=== EXERCISE ===
Only one stretch of the data is wanted: the line containing "worst min path class = reg -> reg", the line containing "o21ai | +41 |", and every line between them, copied exactly.

(Records drawn from a dataset)
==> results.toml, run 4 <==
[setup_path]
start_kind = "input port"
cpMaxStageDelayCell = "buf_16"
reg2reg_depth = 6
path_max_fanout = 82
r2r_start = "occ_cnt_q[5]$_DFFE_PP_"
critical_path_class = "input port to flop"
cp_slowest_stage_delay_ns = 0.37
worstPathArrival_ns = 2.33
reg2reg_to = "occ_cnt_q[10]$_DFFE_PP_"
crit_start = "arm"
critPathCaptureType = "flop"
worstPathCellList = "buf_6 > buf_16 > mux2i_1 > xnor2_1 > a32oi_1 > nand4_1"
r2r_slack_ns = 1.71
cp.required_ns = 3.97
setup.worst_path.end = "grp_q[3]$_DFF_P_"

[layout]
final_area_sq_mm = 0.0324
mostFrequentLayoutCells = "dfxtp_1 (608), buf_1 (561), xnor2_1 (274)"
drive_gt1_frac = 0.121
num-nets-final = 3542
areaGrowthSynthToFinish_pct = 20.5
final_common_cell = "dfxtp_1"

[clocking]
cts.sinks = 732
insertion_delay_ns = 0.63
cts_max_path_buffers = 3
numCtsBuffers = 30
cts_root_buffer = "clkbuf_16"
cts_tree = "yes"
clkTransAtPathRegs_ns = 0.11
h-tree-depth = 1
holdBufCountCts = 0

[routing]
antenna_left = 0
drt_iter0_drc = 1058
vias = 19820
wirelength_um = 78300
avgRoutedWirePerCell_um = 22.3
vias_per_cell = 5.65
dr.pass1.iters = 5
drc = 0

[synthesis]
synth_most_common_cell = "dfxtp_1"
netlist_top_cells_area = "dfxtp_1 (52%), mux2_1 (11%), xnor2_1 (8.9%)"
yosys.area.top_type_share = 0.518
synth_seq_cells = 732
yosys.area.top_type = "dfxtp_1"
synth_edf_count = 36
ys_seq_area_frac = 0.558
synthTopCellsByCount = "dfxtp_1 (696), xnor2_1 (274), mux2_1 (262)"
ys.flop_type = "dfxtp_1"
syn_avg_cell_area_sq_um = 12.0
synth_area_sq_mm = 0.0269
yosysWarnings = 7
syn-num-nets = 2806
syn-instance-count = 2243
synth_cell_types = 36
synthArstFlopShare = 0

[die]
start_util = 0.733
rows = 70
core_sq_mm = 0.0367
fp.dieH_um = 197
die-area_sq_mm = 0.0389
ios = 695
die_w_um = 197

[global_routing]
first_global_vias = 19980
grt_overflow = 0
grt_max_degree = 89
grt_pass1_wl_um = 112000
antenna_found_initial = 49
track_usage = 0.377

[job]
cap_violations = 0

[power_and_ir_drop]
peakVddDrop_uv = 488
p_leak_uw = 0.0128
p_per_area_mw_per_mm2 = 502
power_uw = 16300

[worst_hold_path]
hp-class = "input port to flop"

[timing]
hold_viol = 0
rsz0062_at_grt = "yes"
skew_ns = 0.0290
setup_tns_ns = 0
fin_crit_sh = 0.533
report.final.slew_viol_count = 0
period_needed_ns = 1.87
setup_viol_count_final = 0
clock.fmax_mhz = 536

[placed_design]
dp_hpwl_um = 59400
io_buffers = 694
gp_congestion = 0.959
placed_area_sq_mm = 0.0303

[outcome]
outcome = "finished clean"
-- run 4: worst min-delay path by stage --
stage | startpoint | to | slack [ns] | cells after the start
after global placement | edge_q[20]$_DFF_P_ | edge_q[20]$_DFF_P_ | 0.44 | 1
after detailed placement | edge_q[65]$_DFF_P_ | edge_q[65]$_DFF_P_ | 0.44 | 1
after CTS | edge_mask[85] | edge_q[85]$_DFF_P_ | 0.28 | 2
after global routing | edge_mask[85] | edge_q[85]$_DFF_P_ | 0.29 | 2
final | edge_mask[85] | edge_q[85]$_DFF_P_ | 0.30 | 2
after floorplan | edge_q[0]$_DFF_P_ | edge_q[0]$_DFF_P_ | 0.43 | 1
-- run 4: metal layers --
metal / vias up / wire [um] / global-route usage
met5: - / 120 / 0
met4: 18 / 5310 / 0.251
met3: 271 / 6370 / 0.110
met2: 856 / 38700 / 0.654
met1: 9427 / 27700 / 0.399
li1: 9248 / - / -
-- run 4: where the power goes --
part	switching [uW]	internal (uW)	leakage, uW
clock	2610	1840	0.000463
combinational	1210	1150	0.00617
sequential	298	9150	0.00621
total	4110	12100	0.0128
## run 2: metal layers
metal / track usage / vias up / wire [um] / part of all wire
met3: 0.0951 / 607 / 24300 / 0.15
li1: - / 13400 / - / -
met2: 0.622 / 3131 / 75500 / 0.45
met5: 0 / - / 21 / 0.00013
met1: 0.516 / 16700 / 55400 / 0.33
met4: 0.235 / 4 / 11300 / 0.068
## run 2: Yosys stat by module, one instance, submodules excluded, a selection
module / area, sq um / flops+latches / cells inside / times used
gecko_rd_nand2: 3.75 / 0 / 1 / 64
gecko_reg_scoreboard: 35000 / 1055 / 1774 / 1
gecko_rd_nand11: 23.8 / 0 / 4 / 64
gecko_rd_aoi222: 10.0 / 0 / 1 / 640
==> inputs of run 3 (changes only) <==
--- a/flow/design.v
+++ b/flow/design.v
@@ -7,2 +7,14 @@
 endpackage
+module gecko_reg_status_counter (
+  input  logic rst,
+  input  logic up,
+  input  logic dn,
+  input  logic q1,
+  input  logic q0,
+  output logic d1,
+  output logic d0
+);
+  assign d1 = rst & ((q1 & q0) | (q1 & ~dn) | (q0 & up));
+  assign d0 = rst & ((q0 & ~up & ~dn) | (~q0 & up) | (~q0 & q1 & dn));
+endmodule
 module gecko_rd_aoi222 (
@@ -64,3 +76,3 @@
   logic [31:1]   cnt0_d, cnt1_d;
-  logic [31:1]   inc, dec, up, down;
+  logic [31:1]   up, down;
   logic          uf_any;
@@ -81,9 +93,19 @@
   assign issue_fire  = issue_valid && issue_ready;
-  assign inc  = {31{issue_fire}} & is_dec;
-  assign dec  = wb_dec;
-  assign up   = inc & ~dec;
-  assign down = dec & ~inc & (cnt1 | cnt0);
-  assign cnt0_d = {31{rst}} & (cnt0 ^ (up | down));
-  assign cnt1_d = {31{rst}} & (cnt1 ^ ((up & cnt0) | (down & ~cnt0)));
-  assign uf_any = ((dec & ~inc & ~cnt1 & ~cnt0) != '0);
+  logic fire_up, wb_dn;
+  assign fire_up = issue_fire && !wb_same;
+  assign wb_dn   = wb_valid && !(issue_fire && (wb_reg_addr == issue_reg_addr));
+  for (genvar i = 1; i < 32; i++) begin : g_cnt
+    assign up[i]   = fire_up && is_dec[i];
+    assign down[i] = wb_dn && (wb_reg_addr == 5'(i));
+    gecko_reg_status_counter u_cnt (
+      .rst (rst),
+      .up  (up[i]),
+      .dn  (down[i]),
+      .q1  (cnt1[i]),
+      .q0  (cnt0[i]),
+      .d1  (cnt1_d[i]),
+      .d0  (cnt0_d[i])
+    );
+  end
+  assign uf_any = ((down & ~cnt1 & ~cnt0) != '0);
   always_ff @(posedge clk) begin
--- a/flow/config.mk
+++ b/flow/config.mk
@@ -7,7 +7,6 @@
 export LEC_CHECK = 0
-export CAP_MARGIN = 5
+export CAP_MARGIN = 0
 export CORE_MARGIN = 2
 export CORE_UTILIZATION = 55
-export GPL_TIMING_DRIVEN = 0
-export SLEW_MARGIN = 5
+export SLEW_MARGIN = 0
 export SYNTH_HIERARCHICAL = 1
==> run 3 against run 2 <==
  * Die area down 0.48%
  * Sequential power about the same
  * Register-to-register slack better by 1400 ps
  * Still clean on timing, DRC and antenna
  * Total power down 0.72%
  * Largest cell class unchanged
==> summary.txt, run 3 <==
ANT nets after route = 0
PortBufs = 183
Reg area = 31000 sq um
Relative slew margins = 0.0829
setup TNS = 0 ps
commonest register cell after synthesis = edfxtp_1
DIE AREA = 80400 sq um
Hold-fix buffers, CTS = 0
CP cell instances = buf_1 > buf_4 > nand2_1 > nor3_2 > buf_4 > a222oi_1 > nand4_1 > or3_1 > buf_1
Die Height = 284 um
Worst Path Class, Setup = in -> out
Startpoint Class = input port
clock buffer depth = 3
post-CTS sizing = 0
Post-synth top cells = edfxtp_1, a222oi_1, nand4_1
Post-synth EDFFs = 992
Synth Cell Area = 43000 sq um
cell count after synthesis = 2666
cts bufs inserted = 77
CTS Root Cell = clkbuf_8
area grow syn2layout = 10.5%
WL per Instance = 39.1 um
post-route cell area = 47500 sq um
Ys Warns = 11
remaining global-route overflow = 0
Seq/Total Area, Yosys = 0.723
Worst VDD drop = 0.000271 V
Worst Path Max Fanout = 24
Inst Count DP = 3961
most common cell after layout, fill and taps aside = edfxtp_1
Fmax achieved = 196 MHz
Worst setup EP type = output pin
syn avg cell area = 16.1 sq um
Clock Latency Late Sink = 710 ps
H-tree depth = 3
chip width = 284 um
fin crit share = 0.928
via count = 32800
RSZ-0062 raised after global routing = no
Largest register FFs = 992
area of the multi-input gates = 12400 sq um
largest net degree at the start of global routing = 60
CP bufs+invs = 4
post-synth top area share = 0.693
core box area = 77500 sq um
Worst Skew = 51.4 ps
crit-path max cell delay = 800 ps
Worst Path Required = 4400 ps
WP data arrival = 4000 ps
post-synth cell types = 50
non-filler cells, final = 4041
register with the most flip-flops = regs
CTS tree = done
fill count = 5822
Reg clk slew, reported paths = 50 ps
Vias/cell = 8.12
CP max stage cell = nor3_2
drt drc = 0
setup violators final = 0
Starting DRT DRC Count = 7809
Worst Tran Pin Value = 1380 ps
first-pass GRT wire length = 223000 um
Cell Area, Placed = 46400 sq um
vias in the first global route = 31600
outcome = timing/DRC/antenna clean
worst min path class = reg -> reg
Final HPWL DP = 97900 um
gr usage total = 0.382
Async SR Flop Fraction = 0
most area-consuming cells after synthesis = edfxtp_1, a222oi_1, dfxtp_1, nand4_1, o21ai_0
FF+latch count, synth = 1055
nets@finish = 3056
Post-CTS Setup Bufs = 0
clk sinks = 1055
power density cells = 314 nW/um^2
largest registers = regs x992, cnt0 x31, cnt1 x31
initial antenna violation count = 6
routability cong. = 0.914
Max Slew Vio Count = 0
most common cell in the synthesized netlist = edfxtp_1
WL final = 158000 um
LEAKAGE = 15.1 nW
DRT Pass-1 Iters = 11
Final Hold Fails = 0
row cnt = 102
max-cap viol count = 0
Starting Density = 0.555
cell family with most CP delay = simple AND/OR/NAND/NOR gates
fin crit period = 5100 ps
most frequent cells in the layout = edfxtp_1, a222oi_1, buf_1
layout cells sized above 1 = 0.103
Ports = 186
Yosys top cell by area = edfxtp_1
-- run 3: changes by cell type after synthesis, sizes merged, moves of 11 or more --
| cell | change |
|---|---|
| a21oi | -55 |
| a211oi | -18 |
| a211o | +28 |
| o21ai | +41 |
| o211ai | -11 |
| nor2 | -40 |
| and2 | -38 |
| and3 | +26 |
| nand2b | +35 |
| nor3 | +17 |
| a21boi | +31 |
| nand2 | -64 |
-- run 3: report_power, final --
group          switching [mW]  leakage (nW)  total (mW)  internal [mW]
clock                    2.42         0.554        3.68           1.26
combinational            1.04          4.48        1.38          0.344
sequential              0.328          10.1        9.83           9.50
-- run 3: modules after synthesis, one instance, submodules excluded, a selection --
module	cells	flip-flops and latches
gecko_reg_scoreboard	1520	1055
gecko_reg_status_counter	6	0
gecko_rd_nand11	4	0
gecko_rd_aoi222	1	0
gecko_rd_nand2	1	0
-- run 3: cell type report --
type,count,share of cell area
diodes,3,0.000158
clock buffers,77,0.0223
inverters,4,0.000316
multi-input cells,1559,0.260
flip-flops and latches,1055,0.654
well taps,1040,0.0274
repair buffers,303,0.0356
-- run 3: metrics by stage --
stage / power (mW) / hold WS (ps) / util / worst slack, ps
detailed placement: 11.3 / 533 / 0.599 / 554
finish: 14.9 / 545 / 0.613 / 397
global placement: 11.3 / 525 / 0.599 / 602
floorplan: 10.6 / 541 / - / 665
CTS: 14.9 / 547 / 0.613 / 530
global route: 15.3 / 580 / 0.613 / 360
What follows belongs to an exercise in optimizing a design on an open flow for small area and few clock cycles; a production flow would make more cautious choices. In this exercise RTL edits were held to simulation tests only and were not proved equivalent to the original. Power figures rest on the tool's default switching activity, not on a simulated workload.

## run 1
==> module vlc_device_association_fsm, before the edit <==
module vlc_device_association_fsm (
    input  wire logic         i_clk,
    input  wire logic         i_rst_n,
    input  wire logic         i_in_valid,
    output wire logic         i_in_ready,
    input  wire logic [178:0] i_in_data,
    output wire logic         o_out_valid,
    input  wire logic         o_out_ready,
    output wire logic [174:0] o_out_data,
    input  wire logic         i_cfg_we,
    input  wire logic [1:0]   i_cfg_idx,
    input  wire logic [23:0]  i_cfg_data
);
    wire [2:0]  w_cmd     = i_in_data[178:176];
    wire [7:0]  w_channel = i_in_data[175:168];
    wire [15:0] w_net_id  = i_in_data[167:152];
    wire [63:0] w_coord   = i_in_data[151:88];
    wire [1:0]  w_tx      = i_in_data[85:84];
    wire        w_ackp    = i_in_data[83];
    wire        w_listed  = i_in_data[82];
    wire [1:0]  w_rs      = i_in_data[81:80];
    wire [15:0] w_rsa     = i_in_data[79:64];
    wire [63:0] w_rce     = i_in_data[63:0];
    localparam logic [3:0] PH_IDLE      = 4'd0;
    localparam logic [3:0] PH_TX_REQ    = 4'd2;
    localparam logic [3:0] PH_BEACON    = 4'd3;
    localparam logic [3:0] PH_POLL      = 4'd1;
    localparam logic [3:0] PH_TX_DATA   = 4'd6;
    localparam logic [3:0] PH_RX_GRANT  = 4'd7;
    localparam logic [3:0] PH_RESP      = 4'd5;
    localparam logic [3:0] PH_ACK_GRANT = 4'd4;
    localparam logic [3:0] PH_TX_ACK    = 4'd12;
    logic [3:0]  r_phase;
    logic [7:0]  r_channel;    
    logic [15:0] r_net_id;     
    logic [63:0] r_coord;      
    logic [23:0] r_share;
    wire  [23:0] r_remain = r_share;
    wire  [15:0] r_given  = r_share[15:0];
    wire         r_denied = r_share[16];
    logic [63:0] r_ext;        
    logic        r_ext_ok;
    logic        r_track;
    logic [23:0] r_bwait;
    logic [23:0] r_pwait;
    wire w_acc = i_in_valid & o_out_ready;
    assign i_in_ready  = o_out_ready;
    assign o_out_valid = i_in_valid;
    wire p_idle  = (r_phase == PH_IDLE);
    wire p_txreq = (r_phase == PH_TX_REQ);
    wire p_bcn   = (r_phase == PH_BEACON);
    wire p_poll  = (r_phase == PH_POLL);
    wire p_txdat = (r_phase == PH_TX_DATA);
    wire p_rxg   = (r_phase == PH_RX_GRANT);
    wire p_resp  = (r_phase == PH_RESP);
    wire p_ackg  = (r_phase == PH_ACK_GRANT);
    wire p_txack = (r_phase == PH_TX_ACK);
    wire w_hit   = ~|r_remain[23:1];
    wire w_succ  = (w_tx == 2'd0);
    wire [2:0] w_failc = (w_tx == 2'd1) ? 3'd1 : 3'd2;
    wire w_resp_ok = (w_rs == 2'd0);
    logic [3:0] n_phase;
    logic [2:0] n_action;
    logic       fin;
    logic [2:0] fin_st;
    logic       fill;
    always_comb begin
        n_phase  = r_phase;
        n_action = 3'd0;
        fin      = 1'b0;
        fin_st   = 3'd0;
        fill     = 1'b0;
        case (w_cmd)
            3'd0: if (p_idle) begin
                n_phase = PH_TX_REQ; n_action = 3'd1; fill = 1'b1;
            end
            3'd1: begin
                if (p_txreq) begin
                    if (w_succ) n_phase = r_track ? PH_BEACON : PH_POLL;
                    else begin fin = 1'b1; fin_st = w_failc; end
                end else if (p_txdat) begin
                    if (!w_succ) begin fin = 1'b1; fin_st = w_failc; end
                    else if (w_ackp) begin n_phase = PH_RX_GRANT; n_action = 3'd3; fill = 1'b1; end
                    else begin fin = 1'b1; fin_st = 3'd3; end
                end else if (p_txack) begin
                    fin = 1'b1; fin_st = r_denied ? 3'd4 : 3'd0;
                end
            end
            3'd2: if (p_bcn && w_listed) begin
                n_phase = PH_TX_DATA; n_action = 3'd2; fill = 1'b1;
            end
            3'd3: begin
                if (p_rxg) n_phase = PH_RESP;
                else if (p_ackg) begin n_phase = PH_TX_ACK; n_action = 3'd5; fill = 1'b1; end
            end
            3'd4: if (p_resp) begin
                n_phase = PH_ACK_GRANT; n_action = 3'd4; fill = 1'b1;
            end
            3'd5: begin
                if (p_bcn) begin
                    if (w_hit) begin fin = 1'b1; fin_st = 3'd3; end
                end else if (p_poll) begin
                    if (w_hit) begin n_phase = PH_TX_DATA; n_action = 3'd2; fill = 1'b1; end
                end
            end
            default: ;
        endcase
        if (fin) begin
            n_action = 3'd6;
            n_phase  = PH_IDLE;
            if (fin_st == 3'd0) fill = 1'b1;
        end
    end
    wire w_fin_ok = fin & (fin_st == 3'd0);
    wire w_ext_upd = i_in_valid & p_resp & (w_cmd == 3'd4) & w_resp_ok;
    wire [7:0]  d_channel = p_idle ? w_channel : r_channel;
    wire [15:0] d_net_id  = p_idle ? w_net_id  : r_net_id;
    wire [63:0] d_coord   = p_idle ? w_coord   : r_coord;
    wire        w_ext_hold = ~w_ext_upd & r_ext_ok;
    wire [63:0] d_ext     = ({64{w_ext_upd}} & w_rce) | ({64{w_ext_hold}} & r_ext);
    assign o_out_data = {n_action,
                         fill ? d_coord   : 64'd0,
                         fill ? d_net_id  : 16'd0,
                         fill ? d_channel : 8'd0,
                         fin ? fin_st : 3'd0,
                         w_fin_ok ? r_given : 16'hffff,
                         d_ext,
                         (n_phase != PH_IDLE)};
    always_ff @(posedge i_clk) begin
        r_channel <= d_channel;
        r_net_id  <= d_net_id;
        r_coord   <= d_coord;
    end
    always_ff @(posedge i_clk) begin
        r_ext_ok <= i_rst_n;
        r_ext    <= d_ext;
    end
    always_ff @(posedge i_clk) begin
        if (!i_rst_n) begin
            r_phase <= PH_IDLE;
        end else if (w_acc) begin
            r_phase <= n_phase;
        end
    end
    wire        s_bw  = p_txreq & r_track;
    wire        s_pw  = p_txreq & ~r_track;
    wire        w_tick_cnt = w_acc && w_cmd == 3'd5 && (p_bcn || p_poll);
    wire        s_dec  = w_tick_cnt;
    wire        s_hold = ~p_txreq & ~p_resp & ~w_tick_cnt;
    wire [23:0] w_dec = r_share - 24'd1;
    wire [23:0] d_share = ({24{s_bw}} & r_bwait) | ({24{s_pw}} & r_pwait)
                        | ({24{s_dec}} & w_dec) | ({24{s_hold}} & r_share)
                        | {7'd0, {17{p_resp}} & {~w_resp_ok, w_rsa}};
    always_ff @(posedge i_clk) begin
        r_share <= d_share;
    end
    wire        w_cfg_rst = ~i_rst_n;
    wire [23:0] w_cfg_d   = i_cfg_data & {24{i_rst_n}};
    wire        w_we_trk  = w_cfg_rst | (i_cfg_we && i_cfg_idx == 2'd0);
    wire        w_we_bw   = w_cfg_rst | (i_cfg_we && i_cfg_idx == 2'd1);
    wire        w_we_pw   = w_cfg_rst | (i_cfg_we && i_cfg_idx == 2'd2);
    always_ff @(posedge i_clk) begin
        if (w_we_trk) r_track <= w_cfg_d[0];
        if (w_we_bw)  r_bwait <= w_cfg_d | (w_cfg_rst ? 24'd32 : 24'd0);
        if (w_we_pw)  r_pwait <= w_cfg_d | (w_cfg_rst ? 24'd30720 : 24'd0);
    end
endmodule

=== OUTPUT OF THE EXERCISE ===
worst min path class = reg -> reg
Final HPWL DP = 97900 um
gr usage total = 0.382
Async SR Flop Fraction = 0
most area-consuming cells after synthesis = edfxtp_1, a222oi_1, dfxtp_1, nand4_1, o21ai_0
FF+latch count, synth = 1055
nets@finish = 3056
Post-CTS Setup Bufs = 0
clk sinks = 1055
power density cells = 314 nW/um^2
largest registers = regs x992, cnt0 x31, cnt1 x31
initial antenna violation count = 6
routability cong. = 0.914
Max Slew Vio Count = 0
most common cell in the synthesized netlist = edfxtp_1
WL final = 158000 um
LEAKAGE = 15.1 nW
DRT Pass-1 Iters = 11
Final Hold Fails = 0
row cnt = 102
max-cap viol count = 0
Starting Density = 0.555
cell family with most CP delay = simple AND/OR/NAND/NOR gates
fin crit period = 5100 ps
most frequent cells in the layout = edfxtp_1, a222oi_1, buf_1
layout cells sized above 1 = 0.103
Ports = 186
Yosys top cell by area = edfxtp_1
-- run 3: changes by cell type after synthesis, sizes merged, moves of 11 or more --
| cell | change |
|---|---|
| a21oi | -55 |
| a211oi | -18 |
| a211o | +28 |
| o21ai | +41 |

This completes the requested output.